_Instructions for the task_
From the line below that contains "if (in_q.delay_us > US_BITS'(maxp_q)) begin" to the line that contains "CMD_FIRE: begin", repeat every line exactly, both ends included, and nothing else.

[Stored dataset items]

==> src/ignition_channel_scheduler_unit.sv <==
// channel   | dir | handshake            | payload
// apb       | in  | psel/penable/pready  | tick_shift @0x0, max_period_us @0x4
// s (items) | in  | s_tvalid/s_tready    | s_tdata: command, channel, times, counts
// m (items) | out | m_tvalid/m_tready    | m_tdata: coil pulses, compare, status
//
// Each item reads its channel entry, then modifies the entry and writes it back.
// A fire on a running channel also passes the dwell smoothing unit, via ST_FILT to ST_EMIT.
// A result waiting on m_tready holds the output register; the next item is taken
// meanwhile and parks until the register frees.
// Reset marks every channel entry invalid; an invalid entry reads as all zero.
module ignition_channel_scheduler_unit #(
	parameter int CHANNELS = ics_pkg::CHANNELS_DEF
) (
	input  logic                        clk,
	input  logic                        arst_n,
	input  logic                        psel,
	input  logic                        penable,
	input  logic                        pwrite,
	input  logic [ics_pkg::APB_AW-1:0]  paddr,
	input  logic [ics_pkg::APB_DW-1:0]  pwdata,
	output logic [ics_pkg::APB_DW-1:0]  prdata,
	output logic                        pready,
	input  logic                        s_tvalid,
	output logic                        s_tready,
	// cmd, channel, delay_us, length_us, now_count, now_us, end_count
	input  logic [ics_pkg::IN_W-1:0]    s_tdata,
	output logic                        m_tvalid,
	input  logic                        m_tready,
	// coil_on, coil_off, compare_load, compare_value, timer_action,
	// chan_status, smoothed_dwell_out, spark_count_out
	output logic [ics_pkg::OUT_W-1:0]   m_tdata
);
	import ics_pkg::*;

	localparam int AW = (CHANNELS > 1) ? $clog2(CHANNELS) : 1;

	typedef enum logic [1:0] {
		ST_IDLE,
		ST_EXEC,
		ST_FILT,
		ST_EMIT
	} state_t;

	state_t state_q;
	logic [TS_W-1:0] ts_q;
	logic [MAXP_W-1:0] maxp_q;
	logic cfg_wr;

	in_item_t s_item;
	in_item_t in_q;
	logic in_range;
	logic in_range_q;
	logic accept;

	chan_entry_t cur;
	chan_entry_t nxt;
	logic mem_wr_en;

	logic [US_BITS-1:0] t_delay;
	logic [US_BITS-1:0] t_len;
	logic [US_BITS-1:0] t_dwell;
	logic [US_BITS-1:0] t_clamp;
	logic [MAXP_W-1:0] maxp_m1;
	logic [CNT_BITS-1:0] start_cnt;
	logic [US_BITS-1:0] meas;
	logic filt_start;
	logic spark_inc;
	logic [15:0] spark_q;
	logic [15:0] spark_nx;
	logic [15:0] smoothed;

	out_item_t res;
	out_item_t res_q;
	out_item_t out_q;
	out_item_t out_nx;
	logic out_free;
	logic out_load;

	assign pready = 1'b1;
	assign cfg_wr = psel && penable && pwrite && pready;

	always_ff @(posedge clk or negedge arst_n) begin
		if (!arst_n) begin
			ts_q <= TS_RST;
			maxp_q <= MAXP_RST;
		end else if (cfg_wr) begin
			unique case (paddr[2])
				REG_TICK_SHIFT: ts_q <= pwdata[TS_W-1:0];
				REG_MAX_PERIOD: maxp_q <= pwdata[MAXP_W-1:0];
				default: ;
			endcase
		end
	end

	always_comb begin
		unique case (paddr[2])
			REG_TICK_SHIFT: prdata = APB_DW'(ts_q);
			REG_MAX_PERIOD: prdata = APB_DW'(maxp_q);
			default: prdata = '0;
		endcase
	end

	assign s_item = in_item_t'(s_tdata);
	assign s_tready = (state_q == ST_IDLE);
	assign accept = s_tvalid && s_tready;
	assign in_range = (32'(s_item.channel) < 32'(CHANNELS));

	always_ff @(posedge clk) begin
		if (accept) begin
			in_q <= s_item;
		end
		if (state_q == ST_EXEC) begin
			res_q <= res;
		end
	end

	ics_chan_mem #(
		.CHANNELS(CHANNELS),
		.AW(AW)
	) u_mem (
		.clk(clk),
		.arst_n(arst_n),
		.rd_en(accept && in_range),
		.rd_addr(s_item.channel[AW-1:0]),
		.rd_data(cur),
		.wr_en(mem_wr_en),
		.wr_addr(in_q.channel[AW-1:0]),
		.wr_data(nxt)
	);

	ics_dwell_filter u_filt (
		.clk(clk),
		.arst_n(arst_n),
		.start(filt_start),
		.meas(meas),
		.smoothed(smoothed)
	);

	assign t_delay = to_ticks(in_q.delay_us, ts_q);
	assign t_len = to_ticks(in_q.length_us, ts_q);
	assign t_dwell = to_ticks(cur.dwell_len, ts_q);
	assign maxp_m1 = maxp_q - MAXP_W'(1);
	assign t_clamp = to_ticks(US_BITS'(maxp_m1), ts_q);
	assign meas = in_q.now_us - cur.began_at;

	always_comb begin
		if (in_q.delay_us > US_BITS'(maxp_q)) begin
			start_cnt = in_q.now_count + t_clamp[CNT_BITS-1:0];
		end else begin
			start_cnt = in_q.now_count + t_delay[CNT_BITS-1:0];
		end
	end

	always_comb begin
		nxt = cur;
		res = '0;
		spark_inc = 1'b0;
		filt_start = 1'b0;
		if (in_range_q) begin
			case (cmd_t'(in_q.cmd))
				CMD_SET: begin
					if (cur.status == CH_RUNNING) begin
						nxt.queued = in_q.now_count + t_delay[CNT_BITS-1:0];
						nxt.has_q = 1'b1;
					end else begin
						nxt.dwell_len = in_q.length_us;
						if (!cur.dec_end) begin
							nxt.end_cmp = start_cnt + t_len[CNT_BITS-1:0];
						end
						res.compare_load = 1'b1;
						res.compare_value = start_cnt;
						nxt.status = CH_PENDING;
						res.timer_action = TACT_ENABLE;
					end
				end
				CMD_REFRESH: begin
					if (cur.status == CH_RUNNING && in_q.delay_us < cur.dwell_len) begin
						nxt.end_cmp = in_q.now_count + t_delay[CNT_BITS-1:0];
						res.compare_load = 1'b1;
						res.compare_value = nxt.end_cmp;
					end
				end
				CMD_DEC_END: begin
					nxt.end_cmp = in_q.end_count;
					nxt.dec_end = 1'b1;
				end
				CMD_FIRE: begin
					if (cur.status == CH_PENDING) begin
						res.coil_on = 1'b1;
						nxt.status = CH_RUNNING;
						nxt.began_at = in_q.now_us;
						res.compare_load = 1'b1;
						res.compare_value = cur.dec_end ? cur.end_cmp
							: in_q.now_count + t_dwell[CNT_BITS-1:0];
					end else if (cur.status == CH_RUNNING) begin
						res.coil_off = 1'b1;
						nxt.dec_end = 1'b0;
						spark_inc = 1'b1;
						filt_start = (state_q == ST_EXEC);
						if (cur.has_q) begin
							res.compare_load = 1'b1;
							res.compare_value = cur.queued;
							nxt.status = CH_PENDING;
							nxt.has_q = 1'b0;
						end else begin
							nxt.status = CH_OFF;
							res.timer_action = TACT_DISABLE;
						end
					end else begin
						res.timer_action = TACT_DISABLE;
					end
				end
				CMD_DISABLE: begin
					if (cur.status == CH_PENDING) begin
						nxt.status = CH_OFF;
					end
				end
				default: ;
			endcase
			res.chan_status = nxt.status;
		end
	end

	assign mem_wr_en = (state_q == ST_EXEC) && in_range_q;
	assign spark_nx = spark_q + 16'(spark_inc);
	assign out_free = !out_q.pad && (!m_tvalid || m_tready);
	assign out_load = out_free
		&& ((state_q == ST_EXEC && !filt_start) || state_q == ST_EMIT);

	always_comb begin
		out_nx = (state_q == ST_EMIT) ? res_q : res;
		out_nx.smoothed_dwell_out = smoothed;
		out_nx.spark_count_out = (state_q == ST_EMIT) ? spark_q : spark_nx;
	end

	always_ff @(posedge clk or negedge arst_n) begin
		if (!arst_n) begin
			state_q <= ST_IDLE;
			in_range_q <= 1'b0;
			spark_q <= '0;
			m_tvalid <= 1'b0;
			out_q <= '0;
		end else begin
			if (out_load) begin
				out_q <= out_nx;
				m_tvalid <= 1'b1;
			end else if (m_tready) begin
				m_tvalid <= 1'b0;
			end
			unique case (state_q)
				ST_IDLE: begin
					if (accept) begin
						in_range_q <= in_range;
						state_q <= ST_EXEC;
					end
				end
				ST_EXEC: begin
					spark_q <= spark_nx;
					if (filt_start) begin
						state_q <= ST_FILT;
					end else if (out_free) begin
						state_q <= ST_IDLE;
					end else begin
						state_q <= ST_EMIT;
					end
				end
				ST_FILT: begin
					state_q <= ST_EMIT;
				end
				ST_EMIT: begin
					if (out_free) begin
						state_q <= ST_IDLE;
					end
				end
				default: state_q <= ST_IDLE;
			endcase
		end
	end

	assign m_tdata = OUT_W'(out_q);

	assert property (@(posedge clk) disable iff (!arst_n)
		accept |=> state_q == ST_EXEC)
		else $error("item accepted without channel read");

	assert property (@(posedge clk) disable iff (!arst_n)
		mem_wr_en |-> $past(state_q) == ST_IDLE)
		else $error("channel write without preceding read");

	assert property (@(posedge clk) disable iff (!arst_n)
		filt_start |=> state_q == ST_FILT)
		else $error("smoothing start lost");

	assert property (@(posedge clk) disable iff (!arst_n)
		m_tvalid |-> !(out_q.coil_on && out_q.coil_off))
		else $error("coil on and off in one item");

	assert property (@(posedge clk) disable iff (!arst_n)
		(m_tvalid && !out_q.compare_load) |-> out_q.compare_value == '0)
		else $error("compare value without load");

endmodule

_Finished task_
		if (in_q.delay_us > US_BITS'(maxp_q)) begin
			start_cnt = in_q.now_count + t_clamp[CNT_BITS-1:0];
		end else begin
			start_cnt = in_q.now_count + t_delay[CNT_BITS-1:0];
		end
	end

	always_comb begin
		nxt = cur;
		res = '0;
		spark_inc = 1'b0;
		filt_start = 1'b0;
		if (in_range_q) begin
			case (cmd_t'(in_q.cmd))
				CMD_SET: begin
					if (cur.status == CH_RUNNING) begin
						nxt.queued = in_q.now_count + t_delay[CNT_BITS-1:0];
						nxt.has_q = 1'b1;
					end else begin
						nxt.dwell_len = in_q.length_us;
						if (!cur.dec_end) begin
							nxt.end_cmp = start_cnt + t_len[CNT_BITS-1:0];
						end
						res.compare_load = 1'b1;
						res.compare_value = start_cnt;
						nxt.status = CH_PENDING;
						res.timer_action = TACT_ENABLE;
					end
				end
				CMD_REFRESH: begin
					if (cur.status == CH_RUNNING && in_q.delay_us < cur.dwell_len) begin
						nxt.end_cmp = in_q.now_count + t_delay[CNT_BITS-1:0];
						res.compare_load = 1'b1;
						res.compare_value = nxt.end_cmp;
					end
				end
				CMD_DEC_END: begin
					nxt.end_cmp = in_q.end_count;
					nxt.dec_end = 1'b1;
				end
				CMD_FIRE: begin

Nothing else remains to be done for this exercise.